▶

`config.mk`:
```
export PLATFORM = sky130hd
export DESIGN_NAME = fnsl_node
export DESIGN_NICKNAME = d
export VERILOG_FILES = /design/src/hdl/fnsl_sync3.v /design/src/hdl/fnsl_node.v
export VERILOG_INCLUDE_DIRS = /design/src /design/src/hdl
export SDC_FILE = /design/constraint.sdc
export NUM_CORES = 1
export LEC_CHECK = 0
export BUFFER_PORTS_ARGS = -buffer_cell sky130_fd_sc_hd__buf_4
export CORE_MARGIN = 3
export CORE_UTILIZATION = 45
export CTS_BUF_LIST = sky130_fd_sc_hd__clkbuf_16
export CTS_CLUSTER_DIAMETER = 40
export DETAILED_ROUTE_END_ITERATION = 8
export GPL_TIMING_DRIVEN = 0
export HOLD_SLACK_MARGIN = 0.05
export PLACE_DENSITY = 0.62
export SETUP_SLACK_MARGIN = 0.05
export SLEW_MARGIN = 20
export SYNTH_ARGS = -nofsm -noshare
export SYNTH_HDL_FRONTEND = slang
export SYNTH_SLANG_ARGS = --single-unit
```
`constraint.sdc`:
```
create_clock -name clk_i -period 1.8 [get_ports clk_i]
set_input_delay 0.09 -clock clk_i [delete_from_list [all_inputs] [get_ports clk_i]]
set_output_delay 0.09 -clock clk_i [all_outputs]
set_load 0.1 [all_outputs]
```
`src/hdl/fnsl_map.vh`:
```
// Overview of operation
// - NOT_ACTIVE keeps the green indicator dark.
// - Managing node: no frame before timeout moves to PRE_OPERATIONAL_1.
// - Managing node: traffic before timeout means the managing function never starts.
// - Controlled node: no frame before timeout moves to BASIC_ETHERNET.
// - Controlled node: traffic before timeout moves to PRE_OPERATIONAL_1.
// - BASIC_ETHERNET runs plain Ethernet, green flickers at about 10 Hz.
// - Managing node leaves BASIC_ETHERNET only through interface reset.
// - Controlled node in BASIC_ETHERNET moves to PRE_OPERATIONAL_1 on traffic.
// - PRE_OPERATIONAL_1 shows a single flash about once per second.
// - Managing node in PRE_OPERATIONAL_1 runs reduced cycle only, no cyclic traffic.
// - Controlled node in PRE_OPERATIONAL_1 takes configuration, advances on SoC.
// - Controlled node in pre-operational or ready states lights red on manager failure.
// - PRE_OPERATIONAL_2 shows a double flash about once per second.
// - Managing node in PRE_OPERATIONAL_2 starts cyclic traffic, configures nodes, ignores inputs.
// - Controlled node in PRE_OPERATIONAL_2 moves to READY_TO_OPERATE on manager command.
// - READY_TO_OPERATE shows a triple flash about once per second.
// - Managing node in READY_TO_OPERATE runs cyclic traffic, discards received process data.
// - Controlled node in READY_TO_OPERATE sends mapped data, does not evaluate inputs.
// - OPERATIONAL keeps green steady on, mapping active, inputs evaluated.
// - STOPPED blinks green with equal phases at about 2.5 Hz.
// - Managing node never enters STOPPED.
// - Controlled node in STOPPED drives no data, enters and leaves only on command.
`ifndef FNSL_MAP_VH
`define FNSL_MAP_VH
// node states
`define FNSL_ST_NOT_ACTIVE 3'h0
`define FNSL_ST_BASIC_ETH 3'h1
`define FNSL_ST_PREOP1 3'h2
`define FNSL_ST_PREOP2 3'h3
`define FNSL_ST_READY 3'h4
`define FNSL_ST_OPER 3'h5
`define FNSL_ST_STOPPED 3'h6
// manager commands
`define FNSL_CMD_NONE 3'h0
`define FNSL_CMD_READY 3'h1
`define FNSL_CMD_OPER 3'h2
`define FNSL_CMD_STOP 3'h3
`define FNSL_CMD_PREOP2 3'h4
// timing: tick period in ns and cycles at 100 ns clock
`define FNSL_CLK_NS 100
`define FNSL_TICK_NS 50000000
`define FNSL_TICK_CYC (`FNSL_TICK_NS / `FNSL_CLK_NS)
// pattern lengths in ticks of 50 ms
`define FNSL_FLICKER_TICKS 1
`define FNSL_BLINK_TICKS 4
`define FNSL_FLASH_ON_TICKS 2
`define FNSL_FLASH_GAP_TICKS 2
`define FNSL_FLASH_PERIOD_TICKS 20
// default frame timeout in ms
`define FNSL_TIMEOUT_MS 1000
`define FNSL_TIMEOUT_TICKS (`FNSL_TIMEOUT_MS * 1000000 / `FNSL_TICK_NS)
`endif

```
`src/hdl/fnsl_sync3.v`:
```
`timescale 1ns/1ps
// three-stage input synchroniser; output changes once stages two and three agree
module fnsl_sync3 (
   input wire clk_i,
   input wire rstn_i,
   input wire d_i,
   output reg q_o
);
   reg s1_q;
   reg s2_q;
   reg s3_q;
   // s1 is read only by s2 to keep metastability away from logic
   always @(posedge clk_i) begin
      if (!rstn_i) begin
         s1_q <= 1'b0;
         s2_q <= 1'b0;
         s3_q <= 1'b0;
         q_o <= 1'b0;
      end else begin
         s1_q <= d_i;
         s2_q <= s1_q;
         s3_q <= s2_q;
         if (s2_q == s3_q) begin
            q_o <= s3_q;
         end
      end
   end
endmodule

```
`src/hdl/fnsl_node.v`:
```
`timescale 1ns/1ps
`include "fnsl_map.vh"
// node state sequencer and green status pattern generator
module fnsl_node #(
   parameter TICK_CYC = `FNSL_TICK_CYC,
   parameter TIMEOUT_TICKS = `FNSL_TIMEOUT_TICKS
) (
   input wire clk_i,
   input wire rstn_i,
   input wire mn_mode_i,
   input wire frame_seen_i,
   input wire soc_seen_i,
   input wire mn_lost_i,
   input wire [2:0] cmd_i,
   input wire cmd_valid_i,
   output reg [2:0] state_o,
   output reg green_o,
   output reg red_o,
   output reg mn_active_o,
   output reg cyclic_en_o,
   output reg rx_eval_o,
   output reg tx_pdo_o,
   output reg eth_only_o
);
   localparam [2:0] S_NA = `FNSL_ST_NOT_ACTIVE;
   localparam [2:0] S_BE = `FNSL_ST_BASIC_ETH;
   localparam [2:0] S_P1 = `FNSL_ST_PREOP1;
   localparam [2:0] S_P2 = `FNSL_ST_PREOP2;
   localparam [2:0] S_RD = `FNSL_ST_READY;
   localparam [2:0] S_OP = `FNSL_ST_OPER;
   localparam [2:0] S_ST = `FNSL_ST_STOPPED;
   localparam [4:0] FL_ON = `FNSL_FLASH_ON_TICKS;
   localparam [4:0] FL_GAP = `FNSL_FLASH_GAP_TICKS;
   localparam [4:0] FL_PER = `FNSL_FLASH_PERIOD_TICKS;
   localparam [4:0] BL_HALF = `FNSL_BLINK_TICKS;
   localparam [4:0] FL_STEP = FL_ON + FL_GAP;

   wire frame_s;
   wire soc_s;
   wire lost_s;
   reg frame_d1_q;
   reg soc_d1_q;
   reg [2:0] st_q;
   reg [2:0] st_d;
   reg [31:0] pre_q;
   reg tick_q;
   reg [15:0] tmo_q;
   reg tmo_done;
   reg mn_q;
   reg mn_block_q;
   reg [4:0] ph_q;
   reg [4:0] bl_q;
   reg bl_lvl_q;
   reg fk_q;
   reg flash_lvl;
   reg [1:0] nflash;
   reg green_d;
   wire frame_rise;
   wire soc_rise;

   // bus indications arrive from the frame receiver, possibly on another clock
   fnsl_sync3 u_sync_frame (
      .clk_i(clk_i),
      .rstn_i(rstn_i),
      .d_i(frame_seen_i),
      .q_o(frame_s)
   );
   fnsl_sync3 u_sync_soc (
      .clk_i(clk_i),
      .rstn_i(rstn_i),
      .d_i(soc_seen_i),
      .q_o(soc_s)
   );
   fnsl_sync3 u_sync_lost (
      .clk_i(clk_i),
      .rstn_i(rstn_i),
      .d_i(mn_lost_i),
      .q_o(lost_s)
   );

   assign frame_rise = frame_s & ~frame_d1_q;
   assign soc_rise = soc_s & ~soc_d1_q;

   // shared prescaled tick feeds timeout and all patterns
   always @(posedge clk_i) begin
      if (!rstn_i) begin
         pre_q <= 32'h0;
         tick_q <= 1'b0;
         frame_d1_q <= 1'b0;
         soc_d1_q <= 1'b0;
      end else begin
         frame_d1_q <= frame_s;
         soc_d1_q <= soc_s;
         tick_q <= 1'b0;
         if (pre_q >= TICK_CYC - 1) begin
            pre_q <= 32'h0;
            tick_q <= 1'b1;
         end else begin
            pre_q <= pre_q + 32'h1;
         end
      end
   end

   // role is sampled from reset release until the first tick, then held, so it cannot change later in the run
   always @(posedge clk_i) begin
      if (!rstn_i) begin
         mn_q <= 1'b0;
         tmo_q <= 16'h0;
      end else begin
         if (st_q == S_NA && tmo_q == 16'h0) begin
            mn_q <= mn_mode_i;
         end
         if (st_q != S_NA) begin
            tmo_q <= 16'h0;
         end else if (tick_q && tmo_q != 16'hffff) begin
            tmo_q <= tmo_q + 16'h1;
         end
      end
   end

   // a manager that hears another node before the timeout stays silent until reset
   always @(posedge clk_i) begin
      if (!rstn_i) begin
         mn_block_q <= 1'b0;
      end else if (st_q == S_NA && mn_q && frame_rise) begin
         mn_block_q <= 1'b1;
      end
   end

   // whole ticks only; prescaler and window both start at reset release, so the window is exact
   always @* begin
      tmo_done = (tmo_q >= TIMEOUT_TICKS[15:0]);
   end

   // node state sequencing
   always @* begin
      st_d = st_q;
      case (st_q)
         S_NA: begin
            if (mn_q) begin
               // traffic before timeout: manager stays inactive for good
               if (frame_rise) begin
                  st_d = S_NA;
               end else if (tmo_done && !mn_block_q) begin
                  st_d = S_P1;
               end
            end else begin
               if (frame_rise) begin
                  st_d = S_P1;
               end else if (tmo_done) begin
                  st_d = S_BE;
               end
            end
         end
         S_BE: begin
            // the manager only leaves through reset
            if (!mn_q && frame_rise) begin
               st_d = S_P1;
            end
         end
         S_P1: begin
            if (!mn_q && soc_rise) begin
               st_d = S_P2;
            end else if (!mn_q && cmd_valid_i && cmd_i == `FNSL_CMD_STOP) begin
               st_d = S_ST;
            end else if (mn_q && cmd_valid_i && cmd_i == `FNSL_CMD_PREOP2) begin
               // the manager's own software ends reduced cycle and starts cyclic traffic
               st_d = S_P2;
            end
         end
         S_P2: begin
            if (!mn_q && cmd_valid_i) begin
               if (cmd_i == `FNSL_CMD_READY) begin
                  st_d = S_RD;
               end else if (cmd_i == `FNSL_CMD_STOP) begin
                  st_d = S_ST;
               end
            end else if (mn_q && cmd_valid_i && cmd_i == `FNSL_CMD_READY) begin
               st_d = S_RD;
            end
         end
         S_RD: begin
            // operate is open to both roles
            if (cmd_valid_i && cmd_i == `FNSL_CMD_OPER) begin
               st_d = S_OP;
            end else if (!mn_q && cmd_valid_i && cmd_i == `FNSL_CMD_STOP) begin
               st_d = S_ST;
            end
         end
         S_OP: begin
            // stop is refused for the manager
            if (!mn_q && cmd_valid_i && cmd_i == `FNSL_CMD_STOP) begin
               st_d = S_ST;
            end
         end
         S_ST: begin
            if (cmd_valid_i && cmd_i == `FNSL_CMD_PREOP2) begin
               st_d = S_P2;
            end
         end
         default: begin
            st_d = S_NA;
         end
      endcase
   end

   // state register
   always @(posedge clk_i) begin
      if (!rstn_i) begin
         st_q <= S_NA;
      end else begin
         st_q <= st_d;
      end
   end

   // pattern phase counters; restart on state change so a pattern opens cleanly
   // a tick on the change edge is dropped; the prescaler runs on, so the first phase may run up to one tick short
   always @(posedge clk_i) begin
      if (!rstn_i) begin
         ph_q <= 5'h0;
         bl_q <= 5'h0;
         bl_lvl_q <= 1'b0;
         fk_q <= 1'b0;
      end else if (st_d != st_q) begin
         ph_q <= 5'h0;
         bl_q <= 5'h0;
         bl_lvl_q <= 1'b1;
         fk_q <= 1'b1;
      end else if (tick_q) begin
         fk_q <= ~fk_q;
         if (ph_q == FL_PER - 5'h1) begin
            ph_q <= 5'h0;
         end else begin
            ph_q <= ph_q + 5'h1;
         end
         if (bl_q == BL_HALF - 5'h1) begin
            bl_q <= 5'h0;
            bl_lvl_q <= ~bl_lvl_q;
         end else begin
            bl_q <= bl_q + 5'h1;
         end
      end
   end

   // n flashes of fixed on-time and gap, then the rest of the period is dark
   always @* begin
      // short flashes leave a dark tail longer than the gap even after the third one
      nflash = 2'h1;
      if (st_q == S_P2) begin
         nflash = 2'h2;
      end else if (st_q == S_RD) begin
         nflash = 2'h3;
      end
      flash_lvl = 1'b0;
      if (ph_q < FL_ON) begin
         flash_lvl = 1'b1;
      end else if (nflash >= 2'h2 && ph_q >= FL_STEP && ph_q < FL_STEP + FL_ON) begin
         flash_lvl = 1'b1;
      end else if (nflash == 2'h3 && ph_q >= FL_STEP + FL_STEP &&
                   ph_q < FL_STEP + FL_STEP + FL_ON) begin
         flash_lvl = 1'b1;
      end
   end

   // green pattern per state
   always @* begin
      case (st_q)
         S_NA: green_d = 1'b0;
         S_BE: green_d = fk_q;
         S_P1: green_d = flash_lvl;
         S_P2: green_d = flash_lvl;
         S_RD: green_d = flash_lvl;
         S_OP: green_d = 1'b1;
         S_ST: green_d = bl_lvl_q;
         default: green_d = 1'b0;
      endcase
   end

   // registered outputs and communication enables
   always @(posedge clk_i) begin
      if (!rstn_i) begin
         state_o <= S_NA;
         green_o <= 1'b0;
         red_o <= 1'b0;
         mn_active_o <= 1'b0;
         cyclic_en_o <= 1'b0;
         rx_eval_o <= 1'b0;
         tx_pdo_o <= 1'b0;
         eth_only_o <= 1'b0;
      end else begin
         state_o <= st_q;
         green_o <= green_d;
         // a lost manager is only meaningful for a controlled node
         red_o <= !mn_q && lost_s &&
                  (st_q == S_P1 || st_q == S_P2 || st_q == S_RD);
         mn_active_o <= mn_q && st_q != S_NA && st_q != S_BE;
         // the manager opens cyclic traffic in P2, a controlled node joins from ready
         cyclic_en_o <= (st_q == S_P2 && mn_q) || st_q == S_RD ||
                        st_q == S_OP;
         rx_eval_o <= st_q == S_OP;
         tx_pdo_o <= st_q == S_RD || st_q == S_OP;
         eth_only_o <= st_q == S_BE;
      end
   end
endmodule

```
==> out/metrics.yaml <==
route:
  vias: 3264
  antenna_left: 0
  drt_iter0_markers: 138
  firstDrtPassIters: 4
  wl_per_cell_um: 13.6
  routed_wl_mm: 8.27
  drc: 0
  drt-vias-per-instance: 5.38
sta:
  fin_skew_ns: 0.00929
  setup_viol: 0
  holdWs_ns: 0.166
  fin_tns_setup_ns: 0
  max_freq_mhz: 575
  worst_pin_slew_ns: 0.558
  slew_viol_final: 0
  slew_headroom_pct: 62.8
  fin_ws_ns: 0.0601
  fin_crit_sh_pct: 96.7
  hold_violations: 0
  rsz0062_at_grt: "true"
  period_minus_slack_ns: 1.74
synth:
  synthSimpleGateAreaFrac_pct: 28.3
  synth-compound-area-share_pct: 11.0
  synth-async-reset-ratio_pct: 0
  synth_fa_ha_area_share_pct: 1.60
  synth_seq_cells: 90
  synth-main-ff-cell: "dfxtp_1"
  yosysSeqAreaShare_pct: 46.0
  yosysTopAreaCell: "dfxtp_1"
  synth_area_leaders: "dfxtp_1 (46%), xor2_1 (4.9%), nor2_1 (4.8%)"
  synthCells: 433
  synth_top_family_by_area: "simple AND/OR/NAND/NOR gates"
  yosysWarnings: 0
  synth.distinct_cells: 64
  synth_edf_count: 0
  synth-xor-area-share_pct: 7.61
  syn_area_mm2: 0.00392
  syn_area_per_cell_um2: 9.04
  synth.area.mux_share_pct: 1.05
  yosys.area.top_type_share_pct: 46.0
placed_design:
  pre_cts_slack_ns: -0.0966
  io_buffers: 19
  placed_cell_area_mm2: 0.00423
  gp_congestion: 0.864
  dp_hpwl_mm: 5.55
  placed_cells: 569
clock_tree:
  cts_tree: "yes"
  clockBufferDepth: 2
  clk_pin_slew_ns: 0.07
  ctsHtreeMaxLevel: 3
  clock-root-buffer: "clkbuf_16"
  cts.sinks: 90
  insertion_delay_ns: 0.34
  cts_buffers: 9
layout:
  final_nets: 512
  fin_cells: 607
  synthToLayoutAreaGrowth_pct: 25.9
  post-route-util_pct: 59.1
  n_fill_cell: 749
  antenna_cells: 0
  fin_area_mm2: 0.00493
  final_layout_size_suffix_gt1_share_pct: 24.5
grt:
  grt-busiest-layer: "met2"
  grt_pass1_vias: 2955
  grtUsageMet2_pct: 29.2
  use_met1_pct: 21.7
  grtUsageTotal_pct: 17.1
  grt_max_degree: 19
  gr-total-overflow: 0
  grt_pass1_wl_mm: 13.9
  use_met3_pct: 3.65
  antenna_found_initial: 0
critical_path:
  critPathKind: "flip-flop to flip-flop"
  path_buf_inv: 2
  cp_max_fo: 5
  critPathLaunchType: "flip-flop"
  crit_family: "simple AND/OR/NAND/NOR gates"
  setup.worst_path.end_class: "flip-flop"
  crit_top_cell: "buf_6"
  cp_cell_sequence: "buf_6 > nor4_4 > and4_4 > or4b_4 > a21oi_4 > buf_6 > nor3_2"
  worstPathArrival_ns: 1.96
  slowest_delay_ns: 0.54
  crit_slowest_cell: "or4b_4"
  required_ns: 2.02
floorplanning:
  ioPinCount: 20
  rows: 33
  die_width_um: 99.3
  die_height_um: 99.3
  start_util_pct: 46.9
  fp.coreArea_mm2: 0.00834
  dieArea_mm2: 0.00986
pwr:
  p_int_mw: 3.30
  switching_share_pct: 24.6
  power_frac_clock_pct: 44.7
  ir_drop_uv: 595
  total_power_mw: 4.37
  p_seq_share_pct: 47.6
  combPwrFrac_pct: 7.7
  power.density_mw_per_mm2: 887
  p_leak_nw: 1.86
  p_sw_mw: 1.07
job:
  drv_cap: 0
status:
  outcome: "completed"
worst_hold_path:
  hp-class: "input port to flip-flop"
-- area by class of cell --
type	count	area [µm²]	share of cell area, %
Multi-Input combinational cell	318	2110	42.9
Clock buffer	9	225	4.57
Clock inverter	7	92.6	1.88
Tap cell	105	131	2.67
Sequential cell	90	1830	37.1
Inverter	16	60.1	1.22
Buffer	19	131	2.67
Timing Repair Buffer	43	344	6.98
-- per-layer routing --
metal	vias up	routed length (µm)
met5	-	0
met4	0	89
met3	10	214
met2	50	4170
met1	1556	3790
li1	1648	-
-- path summary, 6_finish.rpt --
path	to	cells past startpoint	slack, ns	startpoint
setup reg to reg	ph_q[4]$_SDFFE_PP0P_	7	0.06	tmo_q[13]$_SDFFE_PP0P_
hold reg to reg	u_sync_frame.s2_q$_SDFF_PN0_	1	0.44	u_sync_frame.s1_q$_SDFF_PN0_
hold / removal	tmo_q[7]$_SDFFE_PP0P_	3	0.17	rstn_i
setup / recovery	ph_q[4]$_SDFFE_PP0P_	7	0.06	tmo_q[13]$_SDFFE_PP0P_
-- worst reg2reg max path, delay by kind of cell (launching register included) --
kind | cells | cell delay (ns)
buffers and inverters | 2 | 0.29
AND/OR/NAND/NOR | 4 | 0.79
AO/OA/AOI/OAI | 1 | 0.21
flip-flops | 1 | 0.34
-- layout by cell type, fill, tap and decap left out, drive strengths merged, types with 16 or more instances in the layout --
| cell type | count |
|---|---|
| dfxtp | 90 |
| nor2 | 59 |
| buf | 49 |
| nand3 | 27 |
| xor2 | 22 |
| nand2 | 22 |
| nand4 | 20 |
| inv | 20 |
| clkbuf | 18 |
| o21ai | 16 |
-- state kept, by name, indices dropped and copies added (netlist names), 3 cells and up --
signal / cells
state_o: 3
pre_q: 32
st_q: 3
tmo_q: 16
bl_q: 5
ph_q: 5
-- synth_stat cells, types with 6 or more instances --
library cell,instances
o21ai_0,12
nor4_1,7
nor2_2,9
inv_1,16
clkbuf_1,9
xor2_1,22
nand4_1,20
dfxtp_1,90
nor3_1,12
and3_1,6
nand2_1,22
a21oi_1,11
xnor2_1,12
nor2_1,50
and2_1,14
buf_2,8
nand3_1,26
-- cells by family (layout without fill, tap and decap cells) --
logic type                 Yosys count  count (layout)
AOI/OAI and AO/OA                   61              61
xor gates and xnor gates            34              34
adders and majority gates            5               5
buffers and inverters               37              94
DFF                                 90              90
muxes                                4               4
other                                1              13
and+or+nand+nor                    201             201
-- timing repair --
item | CTS | global route
gates cloned | 1 | 0
hold buffers | 4 | 0
resized for setup | 29 | 39
hold endpoints to repair | 4 | 0
pin swaps | 15 | 10
setup buffers | 7 | 13
endpoints found under the setup margin | 21 | 32
-- power by group through the flow --
stage	Clock [mW]	Combinational, mW	Sequential (mW)
after floorplan	0	0.190	2.16
after global placement	0	0.301	2.13
after detailed placement	0	0.305	2.13
after CTS	2.00	0.330	2.08
after global routing	2.07	0.374	2.09
final	1.95	0.337	2.08
Note: power is estimated with default switching activity, not from simulation.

◀

## EXERCISE DIRECTIONS
Pick out each line above that includes "short" and show it.

## OUTPUT OF THE TASK
   // a tick on the change edge is dropped; the prescaler runs on, so the first phase may run up to one tick short
      // short flashes leave a dark tail longer than the gap even after the third one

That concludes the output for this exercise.